Using the material that follows, identify and copy each line with the string "placed".

● **RECORDS SHOWN**
=== Begin Enclosure ===
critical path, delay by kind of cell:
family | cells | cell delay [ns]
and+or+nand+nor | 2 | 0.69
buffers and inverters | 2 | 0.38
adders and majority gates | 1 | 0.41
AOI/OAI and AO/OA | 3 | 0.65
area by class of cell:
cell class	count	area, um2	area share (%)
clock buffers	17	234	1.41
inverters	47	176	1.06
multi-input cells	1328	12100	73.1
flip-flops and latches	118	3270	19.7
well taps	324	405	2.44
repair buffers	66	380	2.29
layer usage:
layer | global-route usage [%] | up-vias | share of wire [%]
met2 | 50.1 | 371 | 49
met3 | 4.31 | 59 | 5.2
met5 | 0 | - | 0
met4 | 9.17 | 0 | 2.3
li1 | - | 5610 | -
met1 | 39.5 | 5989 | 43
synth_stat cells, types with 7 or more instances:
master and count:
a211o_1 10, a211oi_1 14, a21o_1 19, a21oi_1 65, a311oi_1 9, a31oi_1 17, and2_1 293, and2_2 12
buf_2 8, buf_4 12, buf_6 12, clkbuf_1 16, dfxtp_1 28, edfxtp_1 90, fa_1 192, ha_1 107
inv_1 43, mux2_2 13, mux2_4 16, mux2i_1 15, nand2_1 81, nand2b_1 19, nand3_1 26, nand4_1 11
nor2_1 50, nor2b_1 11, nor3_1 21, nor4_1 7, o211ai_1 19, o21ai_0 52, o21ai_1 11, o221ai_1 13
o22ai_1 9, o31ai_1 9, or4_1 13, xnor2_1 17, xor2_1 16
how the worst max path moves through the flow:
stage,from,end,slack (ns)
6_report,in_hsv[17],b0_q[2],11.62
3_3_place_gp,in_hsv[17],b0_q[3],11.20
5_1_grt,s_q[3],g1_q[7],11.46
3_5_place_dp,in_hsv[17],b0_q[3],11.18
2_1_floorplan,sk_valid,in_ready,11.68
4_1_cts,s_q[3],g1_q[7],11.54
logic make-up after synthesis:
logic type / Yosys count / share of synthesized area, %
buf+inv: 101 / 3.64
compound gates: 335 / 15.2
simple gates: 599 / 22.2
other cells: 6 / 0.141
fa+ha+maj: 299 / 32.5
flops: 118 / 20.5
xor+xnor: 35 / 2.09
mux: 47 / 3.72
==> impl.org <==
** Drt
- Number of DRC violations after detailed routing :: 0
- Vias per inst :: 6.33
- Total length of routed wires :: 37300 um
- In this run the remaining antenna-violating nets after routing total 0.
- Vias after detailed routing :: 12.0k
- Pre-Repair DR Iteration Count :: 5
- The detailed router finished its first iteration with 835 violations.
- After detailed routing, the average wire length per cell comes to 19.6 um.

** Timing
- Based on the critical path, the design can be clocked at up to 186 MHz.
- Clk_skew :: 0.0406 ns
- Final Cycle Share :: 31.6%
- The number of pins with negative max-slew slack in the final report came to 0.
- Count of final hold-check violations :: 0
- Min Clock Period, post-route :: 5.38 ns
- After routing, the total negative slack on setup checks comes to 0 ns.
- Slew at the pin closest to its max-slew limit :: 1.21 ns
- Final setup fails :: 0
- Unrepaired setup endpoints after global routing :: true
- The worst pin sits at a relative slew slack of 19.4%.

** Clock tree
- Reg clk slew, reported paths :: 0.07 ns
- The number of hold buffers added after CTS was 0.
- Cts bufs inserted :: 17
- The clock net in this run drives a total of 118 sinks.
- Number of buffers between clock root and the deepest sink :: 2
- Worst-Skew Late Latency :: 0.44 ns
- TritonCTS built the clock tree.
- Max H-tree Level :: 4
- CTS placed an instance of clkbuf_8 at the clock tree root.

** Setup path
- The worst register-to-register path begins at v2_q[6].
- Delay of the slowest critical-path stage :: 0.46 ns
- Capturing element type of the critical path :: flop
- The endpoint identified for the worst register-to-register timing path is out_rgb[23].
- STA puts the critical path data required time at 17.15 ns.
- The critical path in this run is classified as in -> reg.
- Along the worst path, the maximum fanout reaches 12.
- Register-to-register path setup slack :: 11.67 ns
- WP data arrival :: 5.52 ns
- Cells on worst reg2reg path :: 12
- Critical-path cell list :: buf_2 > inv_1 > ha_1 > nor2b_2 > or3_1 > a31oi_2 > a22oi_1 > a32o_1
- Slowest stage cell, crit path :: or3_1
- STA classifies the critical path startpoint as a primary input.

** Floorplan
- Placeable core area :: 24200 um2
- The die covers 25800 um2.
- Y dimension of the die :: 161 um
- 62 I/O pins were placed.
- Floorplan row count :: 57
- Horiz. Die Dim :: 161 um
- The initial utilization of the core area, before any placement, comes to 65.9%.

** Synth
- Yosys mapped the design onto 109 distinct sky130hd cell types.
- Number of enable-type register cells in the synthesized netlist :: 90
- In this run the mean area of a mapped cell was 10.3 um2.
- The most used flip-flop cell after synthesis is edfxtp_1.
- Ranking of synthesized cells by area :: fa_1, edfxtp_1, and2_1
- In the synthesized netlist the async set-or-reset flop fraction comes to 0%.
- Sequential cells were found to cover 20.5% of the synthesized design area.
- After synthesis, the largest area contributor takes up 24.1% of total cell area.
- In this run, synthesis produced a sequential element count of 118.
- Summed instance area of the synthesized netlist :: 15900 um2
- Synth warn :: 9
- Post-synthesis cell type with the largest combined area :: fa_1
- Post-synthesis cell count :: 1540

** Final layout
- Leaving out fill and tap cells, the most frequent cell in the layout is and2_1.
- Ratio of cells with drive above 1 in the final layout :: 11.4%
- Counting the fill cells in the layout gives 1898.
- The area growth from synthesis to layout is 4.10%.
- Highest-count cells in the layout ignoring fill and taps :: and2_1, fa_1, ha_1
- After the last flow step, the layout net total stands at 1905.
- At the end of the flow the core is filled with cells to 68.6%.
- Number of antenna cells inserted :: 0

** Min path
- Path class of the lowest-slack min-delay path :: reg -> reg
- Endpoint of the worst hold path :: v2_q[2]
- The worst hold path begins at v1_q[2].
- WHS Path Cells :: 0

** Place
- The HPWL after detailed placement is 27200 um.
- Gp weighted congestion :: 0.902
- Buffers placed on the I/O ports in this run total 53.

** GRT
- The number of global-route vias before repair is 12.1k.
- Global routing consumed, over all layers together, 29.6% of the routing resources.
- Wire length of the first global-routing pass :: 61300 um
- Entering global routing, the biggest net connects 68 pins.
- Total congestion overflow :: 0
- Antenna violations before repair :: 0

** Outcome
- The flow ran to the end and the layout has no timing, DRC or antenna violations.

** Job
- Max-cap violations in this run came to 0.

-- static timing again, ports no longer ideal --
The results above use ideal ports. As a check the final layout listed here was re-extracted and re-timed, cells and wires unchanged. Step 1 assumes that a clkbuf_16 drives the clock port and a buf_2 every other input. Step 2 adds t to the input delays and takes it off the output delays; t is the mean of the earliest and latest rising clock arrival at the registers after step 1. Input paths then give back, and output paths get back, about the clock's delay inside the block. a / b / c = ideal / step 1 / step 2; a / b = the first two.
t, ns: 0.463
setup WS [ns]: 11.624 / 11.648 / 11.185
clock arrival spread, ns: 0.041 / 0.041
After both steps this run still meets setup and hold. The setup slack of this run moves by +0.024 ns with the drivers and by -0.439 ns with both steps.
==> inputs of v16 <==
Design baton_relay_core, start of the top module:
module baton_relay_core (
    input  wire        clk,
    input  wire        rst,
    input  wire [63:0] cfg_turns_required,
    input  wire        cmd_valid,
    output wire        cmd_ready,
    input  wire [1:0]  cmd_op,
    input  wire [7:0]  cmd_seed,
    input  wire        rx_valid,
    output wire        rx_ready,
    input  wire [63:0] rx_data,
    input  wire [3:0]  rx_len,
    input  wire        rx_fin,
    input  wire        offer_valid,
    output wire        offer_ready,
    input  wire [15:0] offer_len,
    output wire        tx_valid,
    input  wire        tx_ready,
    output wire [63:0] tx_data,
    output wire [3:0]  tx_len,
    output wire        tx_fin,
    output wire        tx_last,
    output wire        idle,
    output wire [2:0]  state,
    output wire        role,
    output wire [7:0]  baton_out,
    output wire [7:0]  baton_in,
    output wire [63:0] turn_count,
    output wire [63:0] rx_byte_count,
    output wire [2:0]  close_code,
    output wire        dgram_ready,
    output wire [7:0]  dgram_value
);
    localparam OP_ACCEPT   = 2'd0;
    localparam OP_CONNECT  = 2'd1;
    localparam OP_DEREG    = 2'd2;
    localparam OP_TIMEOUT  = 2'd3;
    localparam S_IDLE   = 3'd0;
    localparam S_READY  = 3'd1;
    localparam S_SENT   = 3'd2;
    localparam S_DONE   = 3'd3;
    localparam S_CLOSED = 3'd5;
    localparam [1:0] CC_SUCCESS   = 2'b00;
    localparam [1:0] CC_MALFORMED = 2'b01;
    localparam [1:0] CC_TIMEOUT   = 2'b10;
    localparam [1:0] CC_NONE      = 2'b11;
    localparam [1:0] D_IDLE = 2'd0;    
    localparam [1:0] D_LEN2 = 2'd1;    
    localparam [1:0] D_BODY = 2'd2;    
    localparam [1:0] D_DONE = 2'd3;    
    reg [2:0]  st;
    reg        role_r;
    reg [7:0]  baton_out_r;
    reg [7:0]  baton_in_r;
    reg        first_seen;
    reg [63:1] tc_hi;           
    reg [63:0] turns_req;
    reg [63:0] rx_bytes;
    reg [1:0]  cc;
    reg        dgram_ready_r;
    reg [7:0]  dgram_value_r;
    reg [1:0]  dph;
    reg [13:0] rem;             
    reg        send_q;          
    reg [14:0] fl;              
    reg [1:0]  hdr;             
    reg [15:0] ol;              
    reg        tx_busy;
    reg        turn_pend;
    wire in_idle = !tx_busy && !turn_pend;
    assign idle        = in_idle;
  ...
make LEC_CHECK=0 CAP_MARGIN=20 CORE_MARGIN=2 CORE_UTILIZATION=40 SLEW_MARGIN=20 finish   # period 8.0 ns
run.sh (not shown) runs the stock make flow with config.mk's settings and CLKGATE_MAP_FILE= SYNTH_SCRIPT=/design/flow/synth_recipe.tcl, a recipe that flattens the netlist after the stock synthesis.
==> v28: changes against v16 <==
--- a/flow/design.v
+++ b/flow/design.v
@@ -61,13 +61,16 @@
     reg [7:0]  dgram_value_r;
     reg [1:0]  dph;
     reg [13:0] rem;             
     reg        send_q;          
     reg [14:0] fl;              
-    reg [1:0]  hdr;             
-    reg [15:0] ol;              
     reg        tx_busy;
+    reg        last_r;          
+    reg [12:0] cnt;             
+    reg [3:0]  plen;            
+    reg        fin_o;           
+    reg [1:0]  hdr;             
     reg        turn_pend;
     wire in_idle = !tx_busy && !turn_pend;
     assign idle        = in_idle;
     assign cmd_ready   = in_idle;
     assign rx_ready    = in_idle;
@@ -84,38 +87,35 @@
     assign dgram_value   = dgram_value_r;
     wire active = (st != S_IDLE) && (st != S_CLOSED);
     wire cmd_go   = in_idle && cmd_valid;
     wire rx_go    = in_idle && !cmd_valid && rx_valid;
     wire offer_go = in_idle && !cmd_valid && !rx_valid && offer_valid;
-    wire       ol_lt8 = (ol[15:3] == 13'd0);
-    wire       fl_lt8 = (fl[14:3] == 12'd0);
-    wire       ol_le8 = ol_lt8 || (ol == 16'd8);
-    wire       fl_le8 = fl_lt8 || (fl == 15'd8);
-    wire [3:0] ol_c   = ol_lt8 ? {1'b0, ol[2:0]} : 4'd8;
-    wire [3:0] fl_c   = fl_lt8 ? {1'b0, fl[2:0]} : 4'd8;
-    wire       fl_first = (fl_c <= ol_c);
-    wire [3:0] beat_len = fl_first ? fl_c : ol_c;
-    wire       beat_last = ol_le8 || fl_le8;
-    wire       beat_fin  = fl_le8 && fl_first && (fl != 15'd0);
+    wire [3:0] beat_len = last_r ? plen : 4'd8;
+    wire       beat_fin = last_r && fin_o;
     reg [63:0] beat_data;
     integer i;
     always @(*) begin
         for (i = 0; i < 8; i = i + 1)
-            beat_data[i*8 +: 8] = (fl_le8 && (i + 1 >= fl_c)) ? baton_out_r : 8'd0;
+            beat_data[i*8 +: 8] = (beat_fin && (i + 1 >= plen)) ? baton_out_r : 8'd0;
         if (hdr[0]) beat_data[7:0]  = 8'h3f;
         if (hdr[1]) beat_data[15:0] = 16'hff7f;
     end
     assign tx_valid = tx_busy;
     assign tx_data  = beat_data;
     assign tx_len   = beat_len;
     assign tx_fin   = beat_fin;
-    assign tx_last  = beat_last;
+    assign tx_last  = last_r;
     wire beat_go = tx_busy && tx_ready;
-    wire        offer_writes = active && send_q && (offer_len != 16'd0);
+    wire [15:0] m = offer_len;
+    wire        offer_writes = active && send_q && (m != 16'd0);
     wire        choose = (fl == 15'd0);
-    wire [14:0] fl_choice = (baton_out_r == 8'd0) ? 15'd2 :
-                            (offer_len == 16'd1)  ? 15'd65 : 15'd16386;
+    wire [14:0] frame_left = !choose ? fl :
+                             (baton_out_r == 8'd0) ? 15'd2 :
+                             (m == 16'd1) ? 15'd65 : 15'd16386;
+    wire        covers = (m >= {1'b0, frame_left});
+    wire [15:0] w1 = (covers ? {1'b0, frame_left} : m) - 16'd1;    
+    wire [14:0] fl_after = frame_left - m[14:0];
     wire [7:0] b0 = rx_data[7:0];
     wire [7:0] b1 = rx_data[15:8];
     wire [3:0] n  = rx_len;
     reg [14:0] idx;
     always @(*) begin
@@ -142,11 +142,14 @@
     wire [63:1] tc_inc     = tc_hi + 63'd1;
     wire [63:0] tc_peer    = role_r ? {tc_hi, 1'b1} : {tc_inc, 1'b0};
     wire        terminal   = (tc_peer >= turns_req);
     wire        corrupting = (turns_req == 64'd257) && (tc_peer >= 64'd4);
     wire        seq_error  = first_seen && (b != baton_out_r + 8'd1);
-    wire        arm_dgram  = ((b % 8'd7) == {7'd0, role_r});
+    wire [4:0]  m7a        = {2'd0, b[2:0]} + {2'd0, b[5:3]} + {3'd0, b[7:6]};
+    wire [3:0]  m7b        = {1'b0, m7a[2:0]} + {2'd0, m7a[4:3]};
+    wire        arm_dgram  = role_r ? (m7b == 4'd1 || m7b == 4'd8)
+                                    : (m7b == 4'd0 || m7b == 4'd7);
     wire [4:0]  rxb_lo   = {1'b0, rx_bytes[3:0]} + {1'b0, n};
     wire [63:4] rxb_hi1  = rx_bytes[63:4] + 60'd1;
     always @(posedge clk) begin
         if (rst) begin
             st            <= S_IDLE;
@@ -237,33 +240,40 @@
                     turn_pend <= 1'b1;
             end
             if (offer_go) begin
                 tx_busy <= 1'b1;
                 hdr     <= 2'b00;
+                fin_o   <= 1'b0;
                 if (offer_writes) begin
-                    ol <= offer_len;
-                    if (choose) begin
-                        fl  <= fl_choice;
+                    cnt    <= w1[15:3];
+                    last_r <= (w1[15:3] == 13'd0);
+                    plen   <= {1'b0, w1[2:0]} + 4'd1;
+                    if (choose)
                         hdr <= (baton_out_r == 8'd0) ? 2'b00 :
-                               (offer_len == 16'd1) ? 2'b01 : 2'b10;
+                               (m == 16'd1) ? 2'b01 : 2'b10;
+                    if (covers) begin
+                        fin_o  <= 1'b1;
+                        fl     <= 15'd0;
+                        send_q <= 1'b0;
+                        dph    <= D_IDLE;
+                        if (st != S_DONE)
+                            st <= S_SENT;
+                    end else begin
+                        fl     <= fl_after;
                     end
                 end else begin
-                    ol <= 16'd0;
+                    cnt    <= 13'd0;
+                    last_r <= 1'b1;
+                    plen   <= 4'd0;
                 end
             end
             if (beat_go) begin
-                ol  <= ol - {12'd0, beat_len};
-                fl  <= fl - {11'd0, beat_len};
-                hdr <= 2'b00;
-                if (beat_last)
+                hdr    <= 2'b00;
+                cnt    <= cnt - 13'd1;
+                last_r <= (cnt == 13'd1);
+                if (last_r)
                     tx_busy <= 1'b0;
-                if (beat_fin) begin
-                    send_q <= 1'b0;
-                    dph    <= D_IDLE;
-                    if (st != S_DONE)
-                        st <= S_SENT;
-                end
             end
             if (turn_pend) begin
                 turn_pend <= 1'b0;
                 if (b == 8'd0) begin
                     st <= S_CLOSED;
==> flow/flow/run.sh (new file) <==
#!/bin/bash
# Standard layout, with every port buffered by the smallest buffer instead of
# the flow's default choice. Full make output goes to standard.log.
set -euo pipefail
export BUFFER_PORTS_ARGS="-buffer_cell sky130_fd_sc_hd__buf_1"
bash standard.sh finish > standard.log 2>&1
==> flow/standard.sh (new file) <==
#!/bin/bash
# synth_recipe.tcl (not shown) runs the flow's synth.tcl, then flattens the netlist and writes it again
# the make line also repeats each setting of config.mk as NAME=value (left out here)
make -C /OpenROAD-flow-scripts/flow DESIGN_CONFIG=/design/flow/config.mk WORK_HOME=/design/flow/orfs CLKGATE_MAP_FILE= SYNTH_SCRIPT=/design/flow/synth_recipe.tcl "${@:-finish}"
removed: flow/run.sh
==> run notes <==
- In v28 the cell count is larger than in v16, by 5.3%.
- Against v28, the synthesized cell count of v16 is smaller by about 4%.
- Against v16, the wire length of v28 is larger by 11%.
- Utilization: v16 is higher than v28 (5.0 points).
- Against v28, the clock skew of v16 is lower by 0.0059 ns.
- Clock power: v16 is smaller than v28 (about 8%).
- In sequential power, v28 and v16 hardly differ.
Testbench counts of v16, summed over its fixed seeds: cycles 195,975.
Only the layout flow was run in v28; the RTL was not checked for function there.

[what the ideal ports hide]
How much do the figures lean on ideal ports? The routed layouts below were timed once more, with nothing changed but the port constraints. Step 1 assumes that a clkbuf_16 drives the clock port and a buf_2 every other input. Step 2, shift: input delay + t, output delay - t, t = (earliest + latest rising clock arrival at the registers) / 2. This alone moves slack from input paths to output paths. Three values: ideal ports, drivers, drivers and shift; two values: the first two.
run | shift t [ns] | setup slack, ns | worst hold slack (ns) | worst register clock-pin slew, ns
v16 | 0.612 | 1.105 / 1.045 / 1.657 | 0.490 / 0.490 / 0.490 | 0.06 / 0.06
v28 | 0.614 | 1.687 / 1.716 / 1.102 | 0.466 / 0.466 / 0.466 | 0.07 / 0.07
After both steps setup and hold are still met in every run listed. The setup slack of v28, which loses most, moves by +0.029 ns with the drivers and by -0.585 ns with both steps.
Background: an optimization exercise with open tools, aiming at small area. Do not read the settings as production practice. Function was checked by simulation only, so behaviour that the tests miss may differ from the original. Power is estimated from default activity; no workload was simulated.

// somfy_remote
module somfy_remote (
    input  wire        CLK,
    input  wire        RST_N,
    input  wire        CFG_RESET_ON_START,
    input  wire        REQ_VALID,
    input  wire [7:0]  REQ_LEN,
    input  wire [7:0]  REQ_DATA,
    input  wire [2:0]  REQ_SEL,
    output wire        REQ_READY,
    output wire [1:0]  MODE,
    output wire        BUSY,
    output wire        ONLINE,
    output wire        OUT_VALID,
    output wire [1:0]  OUT_KIND,
    output wire [2:0]  OUT_CODE,
    output wire [3:0]  OUT_BTN,
    output wire [23:0] OUT_IDENT,
    output wire [7:0]  OUT_CHAR,
    output wire        ACK_VALID,
    output wire [23:0] ACK_IDENT,
    output wire [7:0]  ACK_CHAR,
    output wire [2:0]  NVM_ADDR,
    output wire        NVM_RE,
    output wire        NVM_WE,
    output wire [32:0] NVM_WDATA,
    input  wire [32:0] NVM_RDATA,
    input  wire        NVM_DONE,
    input  wire        NVM_OK,
    output wire        RADIO_TX_REQ,
    input  wire        RADIO_TX_OK,
    output wire        RADIO_STBY_REQ,
    input  wire        RADIO_READY,
    output wire        LINE
);
For scale: about 540 cells after synthesis, ~68 flip-flops, ~180 I/O pins, ~0.0045 mm² of cells after synthesis.
Settings: LEC_CHECK=0, CAP_MARGIN=20, CORE_MARGIN=2, CORE_UTILIZATION=60, SLEW_MARGIN=20; clock period 10.0 ns.
standard.sh (not shown) runs the stock make flow with config.mk's settings and CLKGATE_MAP_FILE= SYNTH_SCRIPT=/design/flow/synth_recipe.tcl, a recipe that flattens the netlist after the stock synthesis.
==> flow/flow/run.sh <==
#!/bin/bash
# The standard layout (standard.sh), with:
#  - synthesis: ABC maps for area (flow/synth.tcl, flow/area.abc);
#  - port buffers of the smallest buffer cell;
#  - a clock tree of small buffers without dummy loads.
set -euo pipefail
export FLOW_WORK="$PWD"
export AREA_ABC_SCRIPT="$PWD/flow/area.abc"
bash standard.sh \
  "SYNTH_SCRIPT=$PWD/flow/synth.tcl" \
  "BUFFER_PORTS_ARGS=-buffer_cell sky130_fd_sc_hd__buf_1" \
  "CTS_ARGS=-sink_clustering_enable -repair_clock_nets -dont_use_dummy_load -buf_list {sky130_fd_sc_hd__clkbuf_8} -sink_clustering_size 25 -sink_clustering_max_diameter 150" \
  finish > standard_flow.log 2>&1
==> flow/flow/area.abc <==
strash
dch -f
map -a
mfs2
strash
dch -f
map -a
topo
==> flow/flow/synth.tcl <==
# The standard synthesis (synth_recipe.tcl), with ABC's technology mapping
# run on an area-oriented script (flow/area.abc) in place of ORFS's speed
# script. Flip-flop mapping and register names are unchanged.
proc abc {args} {
  set i [lsearch -exact $args -script]
  if { $i >= 0 } {
    set args [lreplace $args [expr {$i + 1}] [expr {$i + 1}] $::env(AREA_ABC_SCRIPT)]
  }
  yosys abc {*}$args
}
source $::env(FLOW_WORK)/synth_recipe.tcl
The starting point finished clean.
Edit:
--- a/flow/flow/run.sh
+++ b/flow/flow/run.sh
@@ -11,3 +11,3 @@
   "BUFFER_PORTS_ARGS=-buffer_cell sky130_fd_sc_hd__buf_1" \
-  "CTS_ARGS=-sink_clustering_enable -repair_clock_nets -dont_use_dummy_load -buf_list {sky130_fd_sc_hd__clkbuf_8} -sink_clustering_size 25 -sink_clustering_max_diameter 150" \
+  "CTS_ARGS=-sink_clustering_enable -repair_clock_nets -dont_use_dummy_load -buf_list {sky130_fd_sc_hd__clkbuf_4 sky130_fd_sc_hd__clkbuf_8} -sink_clustering_size 10" \
   finish > standard_flow.log 2>&1
What happened: Fmax is unchanged. Sequential power hardly moves. Area after synthesis does not change. Worst hold slack stays the same.

========
Another version of the RTL of somfy_remote (not shown whole).
Size: ~440 cells after synthesis, ~180 I/O pins, about 0.0039 mm² of cells after synthesis.
// somfy_remote
module somfy_remote (
    input  wire        CLK,
    input  wire        RST_N,
    input  wire        CFG_RESET_ON_START,
    input  wire        REQ_VALID,
    input  wire [7:0]  REQ_LEN,
    input  wire [7:0]  REQ_DATA,
    input  wire [2:0]  REQ_SEL,
    output wire        REQ_READY,
    output wire [1:0]  MODE,
    output wire        BUSY,
    output wire        ONLINE,
    output wire        OUT_VALID,
    output wire [1:0]  OUT_KIND,
    output wire [2:0]  OUT_CODE,
    output wire [3:0]  OUT_BTN,
    output wire [23:0] OUT_IDENT,
    output wire [7:0]  OUT_CHAR,
    output wire        ACK_VALID,
    output wire [23:0] ACK_IDENT,
    output wire [7:0]  ACK_CHAR,
    output wire [2:0]  NVM_ADDR,
    output wire        NVM_RE,
    output wire        NVM_WE,
    output wire [32:0] NVM_WDATA,
    input  wire [32:0] NVM_RDATA,
    input  wire        NVM_DONE,
    input  wire        NVM_OK,
    output wire        RADIO_TX_REQ,
    input  wire        RADIO_TX_OK,
    output wire        RADIO_STBY_REQ,
    input  wire        RADIO_READY,
    output wire        LINE
);
    localparam [3:0] S_ILOAD  = 4'd0,    
                     S_IWRITE = 4'd1,    
                     S_IDLE   = 4'd2,
                     S_READ   = 4'd3,
                     S_FIN    = 4'd4,    
                     S_WRITE  = 4'd5,    
                     S_TXON   = 4'd6,
                     S_OFF    = 4'd7,
                     S_WH     = 4'd8,    
                     S_WL     = 4'd9,
                     S_HWS    = 4'd10,
                     S_SWSH   = 4'd11,
                     S_SWSL   = 4'd12,
                     S_DATA   = 4'd13,
                     S_SIL    = 4'd14,
                     S_WL2    = 4'd15;   
    reg [3:0]  st;
    reg        failed;       
    reg [2:0]  code;         
    reg [1:0]  dev;          
    reg [7:0]  rdata;        
    reg [31:0] ctr;          
  ...
==> flow/config.mk <==
export PLATFORM = sky130hd
export DESIGN_NAME = somfy_remote
export DESIGN_NICKNAME = somfy_remote
export VERILOG_FILES = /design/flow/design.v
export SDC_FILE = /design/flow/constraint.sdc
export NUM_CORES = 4
export LEC_CHECK = 0
export CAP_MARGIN = 20
export CORE_MARGIN = 2
export CORE_UTILIZATION = 75
export SLEW_MARGIN = 20
==> flow/constraint.sdc <==
create_clock -name core_clock -period 10.0 [get_ports {CLK}]
set_input_delay 2.0000 -clock core_clock [delete_from_list [all_inputs] [get_ports {CLK}]]
set_output_delay 2.0000 -clock core_clock [all_outputs]
set_load 0.01 [all_outputs]
==> flow/flow/run.sh <==
#!/bin/bash
# The standard layout (standard.sh), with:
#  - synthesis: ABC maps for area (flow/synth.tcl, flow/area.abc);
#  - port buffers of the smallest buffer cell;
#  - a clock tree of small buffers without dummy loads.
set -euo pipefail
export FLOW_WORK="$PWD"
export AREA_ABC_SCRIPT="$PWD/flow/area.abc"
bash standard.sh \
  "SYNTH_SCRIPT=$PWD/flow/synth.tcl" \
  "BUFFER_PORTS_ARGS=-buffer_cell sky130_fd_sc_hd__buf_1" \
  "CTS_ARGS=-sink_clustering_enable -repair_clock_nets -dont_use_dummy_load -buf_list {sky130_fd_sc_hd__clkbuf_8}" \
  finish > standard_flow.log 2>&1
==> flow/flow/area.abc <==
&get -n
&st
&deepsyn -T 180
&dch -f
&nf -R 1000 -p
&put
mfs2
strash
&get -n
&st
&dch -f
&nf -R 1000 -p
&put
topo
==> flow/flow/synth.tcl <==
proc abc {args} {
  set i [lsearch -exact $args -script]
  if { $i >= 0 } {
    set args [lreplace $args [expr {$i + 1}] [expr {$i + 1}] $::env(AREA_ABC_SCRIPT)]
  }
  yosys abc {*}$args
}
source $::env(FLOW_WORK)/synth_recipe.tcl
Change:
--- a/flow/flow/run.sh
+++ b/flow/flow/run.sh
@@ -3 +2,0 @@
-#  - synthesis: ABC maps for area (flow/synth.tcl, flow/area.abc);
@@ -10,0 +10 @@
+  "ADDER_MAP_FILE=" \
--- a/flow/config.mk
+++ b/flow/config.mk
@@ -10 +10 @@
-export CORE_UTILIZATION = 75
+export CORE_UTILIZATION = 85
After rerunning:
- This time the run did not get past global placement without I/O (3_1_place_gp_skip_io) on GPL-0301
- synthesized area is lower by about 5%
- synthesized cell count is higher by 4.3%

## re-timing with driven ports
The results above use ideal ports. As a check the final layouts listed here were re-extracted and re-timed, cells and wires unchanged.
Step 1 sets driving cells, clkbuf_16 on the clock port and buf_2 on the other inputs (assumed; they add their load-dependent delay and slew).
Step 2 moves the port delays by t, midway between the first and last clock arrival at a register: inputs arrive t later, outputs are due t later. That takes back most of the time a late clock gives input paths.
Three values: ideal ports, drivers, drivers and shift; two values: the first two.
| run | t, ns | setup slack, ns | worst setup path at the end | worst slew at a driven data input, ns | cell pins on the clock port's net |
|---|---|---|---|---|---|
| the first run of note 1 | 0.367 | 1.362 / 1.332 / 1.700 | register to output | 0.04 | 1 |
| the second run of note 1 | 0.367 | 1.362 / 1.332 / 1.700 | register to output | 0.04 | 1 |
| the first run of note 2 | 0.327 | 1.196 / 1.167 / 1.493 | register to output | 0.04 | 1 |
After both steps setup and hold are still met in every run listed.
=== End Enclosure ===
● **WRITTEN ANSWER**
- CTS placed an instance of clkbuf_8 at the clock tree root.
- 62 I/O pins were placed.
- Buffers placed on the I/O ports in this run total 53.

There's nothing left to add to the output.